# WORK ORDER
Below are some records; work out how many of their lines contain "always" and give the number only.

START RECORDS TO PROCESS

[run.sh]
#!/bin/bash
# OpenROAD 26Q1-2900-gdf79404cd8, Yosys 0.63+post, stock flow scripts
make -C /OpenROAD-flow-scripts/flow DESIGN_CONFIG=/design/flow/config.mk WORK_HOME=/design/flow/orfs finish
[config.mk]
export PLATFORM = sky130hd
export DESIGN_NAME = Block_counter4bit
export DESIGN_NICKNAME = Block_counter4bit
export VERILOG_FILES = /design/flow/design.v
export SDC_FILE = /design/flow/constraint.sdc
export NUM_CORES = 4
export LEC_CHECK = 1
export CORE_AREA = 10 10 103 103
export DIE_AREA = 0 0 113 113
[constraint.sdc]
current_design Block_counter4bit

set clk_period 6.0
set clk_io_pct 0.2

create_clock -name clk0 -period $clk_period [get_ports {clk_50M}]

set non_clock_inputs [all_inputs -no_clocks]
set_input_delay [expr $clk_period * $clk_io_pct] -clock clk0 $non_clock_inputs
set_output_delay [expr $clk_period * $clk_io_pct] -clock clk0 [all_outputs]
[design.v]
`timescale 1ns / 1ps
module Block_counter4bit(clk_50M, Reset, Output, Mode, SW);
input clk_50M, Reset, Mode, SW;
output wire [3:0] Output;
wire clk, Mode, SW;
Clock Clock(clk_50M, Reset, clk);
counter4bit counter4bit (clk, Reset, Output,Mode,SW);
endmodule
`timescale 1ns / 1ps
module counter4bit(clk, Reset, Output,Mode,SW);
input wire clk, Reset,Mode,SW;
output reg [3:0] Output = 4'b0000;
reg direction = 0;
always @ (negedge clk or posedge Reset)
begin
	if (Reset)
		begin
			Output = 0; direction = 0;
		end
	else
		begin
			if (Mode)
				begin
					if (direction == 0)
						begin
							if (Output == 4'b1110) begin direction = 1; end
							Output = Output +1'b1;
						end
					else
						begin
							if (Output == 4'b0001) begin direction = 0; end
							Output = Output -1'b1;
						end
				end
			else
				begin
					if (SW)
						begin
							Output = Output +1'b1;
						end
					else
						begin
							Output = Output -1'b1;
						end
				end
		end
end
endmodule
`timescale 1ns / 1ps
module Clock(clk, reset, clk1, clk2);
input clk, reset;
output clk1, clk2;
reg clk1, clk2;
reg [24:0] counter1, counter2;
initial
begin
	counter1 <= 0; clk1 <= 0;
	counter2 <= 0; clk2 <= 0;
end
always@(posedge reset or posedge clk)
begin
    if (reset == 1'b1)
        begin
            clk1 <= 0;
				clk2 <= 0;
            counter1 <= 0;
				counter2 <= 0;
        end
    else
        begin
            counter1 <= counter1 + 1;
				counter2 <= counter2 + 1;
            if ( counter1 == 25)
                begin
                    counter1 <= 0;
                    clk1 <= ~clk1;
                end
				if ( counter2 == 10000)
                begin
                    counter2 <= 0;
                    clk2 <= ~clk2;
                end
        end
end
endmodule   
==> results.cfg <==
; implementation run metrics
[outcome]
status = complete, no violations

[global_routing]
grt_pass1_vias = 935
grt_first_pass_wirelength_um = 4330
grt_util_all_layers_pct = 3.86
grt_antenna_before_repair = 0
grt_max_degree = 32
grt_overflow = 0

[logic_synthesis]
ys_seq_share_pct = 52.8
syn_area_mm2 = 0.00147
ys_cells = 132
yosys_area_mm2 = 0.00147
avgSynthCellArea_um2 = 11.1
yosysWarningCount = 2
synth.distinct_cells = 28
synth_cells = 132
synth_flops = 31

[worst_setup_path]
crit_slowest_cell = nor3_1
cp-end-kind = flop
reg2reg_depth = 4
cp_max_fo = 7
crit_chain = nand4_1, nor3_1, nand4_1, xnor2_1
cp-start-kind = flop
worstPathRequired_ns = 6.16
max_stage_delay_ns = 0.77
cp_top_family = simple AND/OR/NAND/NOR gates
critPathArrivalTime_ns = 2.07
worst-path-buf-inv = 0
path_depth = 4
crit_top_cell = nand4_1
path_class = flop to flop

[finish]
drive_above_1_share_pct = 6.94
area_delta_synth_final_pct = 18.0
fill_cells = 878
final_util_pct = 20.9

[clock_tree]
clkLatencyLatePin_ns = 0.27
clk_pin_slew_ns = 0.09
cts_resized = 0
tritoncts = yes
clock-root-buffer = clkbuf_8
htree_levels = 1
clockBufferDepth = 2
cts_hold_buf = 0
cts-buffers-inserted = 3
post_cts_buffers = 0

[route]
vias = 928
drc = 0
ant_nets = 0
drt-total-wl_um = 2450
vias_per_cell = 3.73
wl_per_cell_um = 9.85
firstDrtPassIters = 4
drtIter0Drc = 64
diodes = 0

[sta]
unclocked_regs = 5
fin_setup_tns_ns = 0
holdWs_ns = 0.484
hold_viol_final = 0
setup_slack_ns = 4.09
fin_skew_ns = 0.00645
worst_pin_slew_ns = 0.878
maxSlewViolCount = 0
rsz0062_at_grt = no
setup_viol = 0
fmax_mhz = 523
untimed_endpoints = 9
fin_crit_ns = 1.91
fin_crit_sh_pct = 31.9
slew_headroom_pct = 41.0

[pwr]
vdd.ir_drop.worst_mv = 0.0957
leakage_nw = 0.710
powerDensity_mw_per_mm2 = 170
design_power_total_uw = 295

[placement]
dp_hpwl_um = 1770
place_congestion = 0.766
pre_cts_ws_ns = 4.10
place.port_buffers = 7

[hold_path]
holdPathStages = 1
hp-class = flop to flop

[floorplan]
core.rowCount = 33
core_mm2 = 0.00830
die_h_um = 113
fp_util_pct = 17.7
die_area_mm2 = 0.0128
die_w_um = 113
ios = 8

[run]
tool_warnings = 29
drv_cap = 0
[per-stage QoR]
stage	cell area, µm²	instances
global placement	1680	245
global route	1730	249
finish	1730	249
detailed placement	1680	245
floorplan	1470	132
CTS	1730	249
[layout by cell type (no fill, tap or decap)]
cell             instances
xor2_1                   8
xor2_2                   1
nand3b_1                 1
and3_1                   2
o21ai_0                  1
and2_1                   1
nand2_1                  7
or3_1                    1
a21oi_1                  1
clkdlybuf4s50_1          7
and3_2                   1
mux2i_1                  2
nand3_1                 12
dfrtn_1                  5
or4_4                    1
clkbuf_8                 4
dfrtp_1                 26
nor4b_1                  1
nor4_2                   1
nor2_4                   1
or4_1                    1
ha_1                     6
inv_1                    6
nand4_1                  8
and4_1                   1
nor2_1                  12
nor4_1                   3
buf_4                    1
a31oi_1                  1
xnor2_1                 18
nor3_1                   3
[synth_stat cells]
master | number | area share, %
dfrtp_1 | 26 | 44
xnor2_1 | 18 | 11
nand3_1 | 12 | 4.1
nor2_1 | 12 | 3.1
nand4_1 | 8 | 3.4
xor2_1 | 8 | 4.8
nand2_1 | 7 | 1.8
ha_1 | 6 | 5.1
inv_1 | 6 | 1.5
dfrtn_1 | 5 | 8.5
nor3_1 | 3 | 1.0
nor4_1 | 3 | 1.3
and3_1 | 2 | 0.85
mux2i_1 | 2 | 1.4
a21oi_1 | 1 | 0.34
a31oi_1 | 1 | 0.43
and2_1 | 1 | 0.43
and3_2 | 1 | 0.51
and4_1 | 1 | 0.60
nand3b_1 | 1 | 0.51
nor2_4 | 1 | 0.77
nor4_2 | 1 | 0.85
nor4b_1 | 1 | 0.60
o21ai_0 | 1 | 0.34
or3_1 | 1 | 0.43
or4_1 | 1 | 0.51
or4_4 | 1 | 0.77
xor2_2 | 1 | 1.1
[power by group]
part / leakage (nW) / internal (mW) / switching (mW)
Combinational: 0.276 / 0.00292 / 0.00516
Sequential: 0.406 / 0.175 / 0
Clock: 0.0288 / 0.0586 / 0.0534
[final timing paths]
check / start / slack [ns] / end
max: Clock.counter1[3] / 4.09 / Clock.counter1[21]
max in group asynchronous: Reset / 4.42 / Clock.counter1[8]
max reg2reg: Clock.counter1[3] / 4.09 / Clock.counter1[21]
min in group asynchronous: Reset / 1.30 / Clock.counter1[22]
min: Clock.counter1[24] / 0.48 / Clock.counter1[24]
min reg2reg: Clock.counter1[24] / 0.48 / Clock.counter1[24]
[sequential cells by signal, indices dropped and copies added (netlist names)]
register	flops
Clock.clk1	1
Clock.counter1	25
counter4bit.Output	4
counter4bit.direction	1
[worst register-to-register path: cells and delay by family (launching register included)]
kind             cells  cell delay, ns
flip-flops           1            0.45
AND/OR/NAND/NOR      3            1.19
XOR/XNOR             1            0.17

END RECORDS TO PROCESS

# EXERCISE ANSWER
2